Advancing Inclusive Outcome Measures in Dermatology
Despite growing awareness of health disparities, outcome-measure frameworks in dermatology have historically failed to capture the nuanced clinical presentation and lived experience of patients with diverse skin tones. In a recent panel discussion at the 2026 Masterclasses in Dermatology Annual Meeting, Oyetewa Asempa, MD, and Andrew Alexis, MD, MPH, emphasized that without inclusive trial design and culturally responsive terminology, we risk biased severity assessments and inequitable treatment decisions. Traditional endpoints, particularly those heavily reliant on erythema, may underestimate disease activity in darker skin tones, where inflammation can appear violaceous, gray, or hyperpigmented rather than bright red.
The panel underscored that true inclusivity begins with how we define and describe patient populations. Race and ethnicity alone are insufficient proxies for skin tone. Objective measures such as the MONK Skin Tone Scale and multidimensional tools that assess pigmentation, dyspigmentation, and phototype provide a more precise framework. For example, Fitzpatrick phototype captures ultraviolet response, whereas pigmentary indices assess baseline melanin and post-inflammatory change. Using multiple instruments in combination offers a more complete clinical picture than any single scale alone.

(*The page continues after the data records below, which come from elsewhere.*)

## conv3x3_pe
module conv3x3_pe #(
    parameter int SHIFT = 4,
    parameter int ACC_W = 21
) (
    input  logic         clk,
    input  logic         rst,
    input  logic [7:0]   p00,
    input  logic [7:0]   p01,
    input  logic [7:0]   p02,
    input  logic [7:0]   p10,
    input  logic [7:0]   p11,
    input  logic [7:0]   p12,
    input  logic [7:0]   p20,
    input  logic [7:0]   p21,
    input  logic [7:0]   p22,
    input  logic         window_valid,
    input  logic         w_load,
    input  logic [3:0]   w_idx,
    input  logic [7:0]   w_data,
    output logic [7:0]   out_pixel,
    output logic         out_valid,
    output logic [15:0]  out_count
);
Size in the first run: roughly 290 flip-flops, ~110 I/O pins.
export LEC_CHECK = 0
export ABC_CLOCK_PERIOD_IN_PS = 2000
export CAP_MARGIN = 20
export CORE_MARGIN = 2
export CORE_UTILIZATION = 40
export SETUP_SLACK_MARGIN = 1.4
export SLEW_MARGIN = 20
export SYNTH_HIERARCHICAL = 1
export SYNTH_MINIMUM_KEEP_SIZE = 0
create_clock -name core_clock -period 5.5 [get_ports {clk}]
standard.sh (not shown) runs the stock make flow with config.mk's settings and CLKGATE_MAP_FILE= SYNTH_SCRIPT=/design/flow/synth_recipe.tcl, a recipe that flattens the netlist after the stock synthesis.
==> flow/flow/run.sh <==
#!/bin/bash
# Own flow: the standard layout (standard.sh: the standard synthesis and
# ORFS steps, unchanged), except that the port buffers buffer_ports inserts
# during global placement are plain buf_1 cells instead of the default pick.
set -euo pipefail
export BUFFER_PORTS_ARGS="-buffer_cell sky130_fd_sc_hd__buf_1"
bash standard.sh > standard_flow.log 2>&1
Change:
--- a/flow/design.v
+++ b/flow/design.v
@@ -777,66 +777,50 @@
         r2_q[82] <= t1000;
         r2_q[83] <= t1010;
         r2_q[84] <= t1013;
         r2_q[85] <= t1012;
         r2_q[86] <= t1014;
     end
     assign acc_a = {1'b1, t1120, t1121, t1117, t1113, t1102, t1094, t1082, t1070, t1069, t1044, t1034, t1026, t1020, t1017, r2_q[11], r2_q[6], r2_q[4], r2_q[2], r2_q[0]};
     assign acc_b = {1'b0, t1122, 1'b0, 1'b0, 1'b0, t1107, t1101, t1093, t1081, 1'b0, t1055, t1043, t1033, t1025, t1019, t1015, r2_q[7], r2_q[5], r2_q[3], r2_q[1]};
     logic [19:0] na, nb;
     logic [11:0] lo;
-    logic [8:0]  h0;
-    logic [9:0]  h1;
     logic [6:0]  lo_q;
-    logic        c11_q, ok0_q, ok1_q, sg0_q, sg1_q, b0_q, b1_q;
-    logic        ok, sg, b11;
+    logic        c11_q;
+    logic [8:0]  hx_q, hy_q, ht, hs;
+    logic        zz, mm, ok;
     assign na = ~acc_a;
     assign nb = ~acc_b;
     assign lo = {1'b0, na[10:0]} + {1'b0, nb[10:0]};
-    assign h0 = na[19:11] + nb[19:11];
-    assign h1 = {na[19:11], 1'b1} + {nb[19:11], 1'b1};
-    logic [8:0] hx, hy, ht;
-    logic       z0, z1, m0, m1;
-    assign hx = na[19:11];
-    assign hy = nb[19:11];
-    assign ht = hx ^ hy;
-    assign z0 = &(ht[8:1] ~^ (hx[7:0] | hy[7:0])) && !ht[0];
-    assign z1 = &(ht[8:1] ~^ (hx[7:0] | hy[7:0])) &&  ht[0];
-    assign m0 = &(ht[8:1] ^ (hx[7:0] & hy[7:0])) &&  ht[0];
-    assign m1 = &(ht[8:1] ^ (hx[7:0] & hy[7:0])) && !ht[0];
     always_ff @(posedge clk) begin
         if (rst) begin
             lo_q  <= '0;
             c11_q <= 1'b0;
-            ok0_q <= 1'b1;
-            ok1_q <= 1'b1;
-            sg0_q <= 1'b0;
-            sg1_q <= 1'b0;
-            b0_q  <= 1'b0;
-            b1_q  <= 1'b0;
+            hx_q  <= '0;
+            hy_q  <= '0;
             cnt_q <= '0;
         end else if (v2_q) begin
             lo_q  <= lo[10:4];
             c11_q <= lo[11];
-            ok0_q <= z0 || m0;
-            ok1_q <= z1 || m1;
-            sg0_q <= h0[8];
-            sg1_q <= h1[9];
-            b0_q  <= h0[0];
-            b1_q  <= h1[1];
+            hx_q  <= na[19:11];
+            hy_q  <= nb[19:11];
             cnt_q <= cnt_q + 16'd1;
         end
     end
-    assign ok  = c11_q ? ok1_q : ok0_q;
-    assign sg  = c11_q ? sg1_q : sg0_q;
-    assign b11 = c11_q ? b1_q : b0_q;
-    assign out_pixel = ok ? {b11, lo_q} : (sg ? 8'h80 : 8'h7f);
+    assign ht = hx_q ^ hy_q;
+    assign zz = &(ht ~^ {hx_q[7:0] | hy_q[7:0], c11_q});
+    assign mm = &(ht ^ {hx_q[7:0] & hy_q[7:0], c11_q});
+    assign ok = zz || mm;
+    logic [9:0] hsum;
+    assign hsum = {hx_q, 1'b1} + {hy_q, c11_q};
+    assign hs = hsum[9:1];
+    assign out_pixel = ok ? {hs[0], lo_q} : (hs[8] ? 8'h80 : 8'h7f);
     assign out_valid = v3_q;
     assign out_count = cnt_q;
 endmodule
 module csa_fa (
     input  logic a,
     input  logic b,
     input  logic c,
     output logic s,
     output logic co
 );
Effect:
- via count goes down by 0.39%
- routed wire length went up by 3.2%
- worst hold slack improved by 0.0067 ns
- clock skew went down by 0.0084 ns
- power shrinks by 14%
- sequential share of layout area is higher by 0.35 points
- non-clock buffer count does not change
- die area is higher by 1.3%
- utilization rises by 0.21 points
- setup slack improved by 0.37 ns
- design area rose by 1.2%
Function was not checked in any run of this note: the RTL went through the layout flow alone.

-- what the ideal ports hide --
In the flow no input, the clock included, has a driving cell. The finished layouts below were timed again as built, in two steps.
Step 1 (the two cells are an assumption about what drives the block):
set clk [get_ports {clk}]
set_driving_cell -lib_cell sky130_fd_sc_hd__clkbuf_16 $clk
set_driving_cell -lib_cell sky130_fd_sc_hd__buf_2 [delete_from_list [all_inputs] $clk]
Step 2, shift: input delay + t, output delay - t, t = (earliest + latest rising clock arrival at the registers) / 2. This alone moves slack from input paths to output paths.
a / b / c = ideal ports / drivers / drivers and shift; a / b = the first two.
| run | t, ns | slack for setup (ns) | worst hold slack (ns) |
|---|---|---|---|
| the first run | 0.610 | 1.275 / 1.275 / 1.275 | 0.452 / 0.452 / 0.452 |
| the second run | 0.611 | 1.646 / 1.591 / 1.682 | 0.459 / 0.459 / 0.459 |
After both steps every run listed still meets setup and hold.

Dyspigmentation was highlighted as a critical yet historically underrepresented endpoint. In conditions such as acne, atopic dermatitis, and psoriasis, pigmentary alteration may represent the most distressing and persistent manifestation for patients of color, even after inflammation resolves. Validated tools such as the Post-Acne Hyperpigmentation Index and emerging dyspigmentation-specific assessments in atopic dermatitis reflect meaningful progress toward capturing outcomes that matter most to patients.
Language and cultural context also influence measurement accuracy. Terms such as “xerosis” vs “ashiness” may reflect different clinical and patient-centered realities, and subtle linguistic choices can affect how symptoms are documented across populations. The panel emphasized that refining terminology and incorporating qualitative patient feedback into instrument development are essential steps toward equity.
Central to this evolution is direct patient engagement. Incorporating structured conversations and asking what outcomes are most meaningful to the individual patient ensures that measurement tools align with lived experience rather than solely clinician-defined benchmarks. As consensus-driven, inclusive methodologies gain traction in atopic dermatitis, psoriasis, acne, and alopecia research, dermatology appears to be at a turning point. Continued commitment to inclusive trial design, pigmentary endpoints, and culturally aware assessment strategies will be essential to ensuring that dermatologic innovation serves all skin types equitably.
Reference:
Asempa O, Alexis A. Involving ethnic skin in patient outcome measure development and other underrepresented populations. Presented at: Masterclasses in Dermatology; February 19–22, 2026; Sarasota, FL.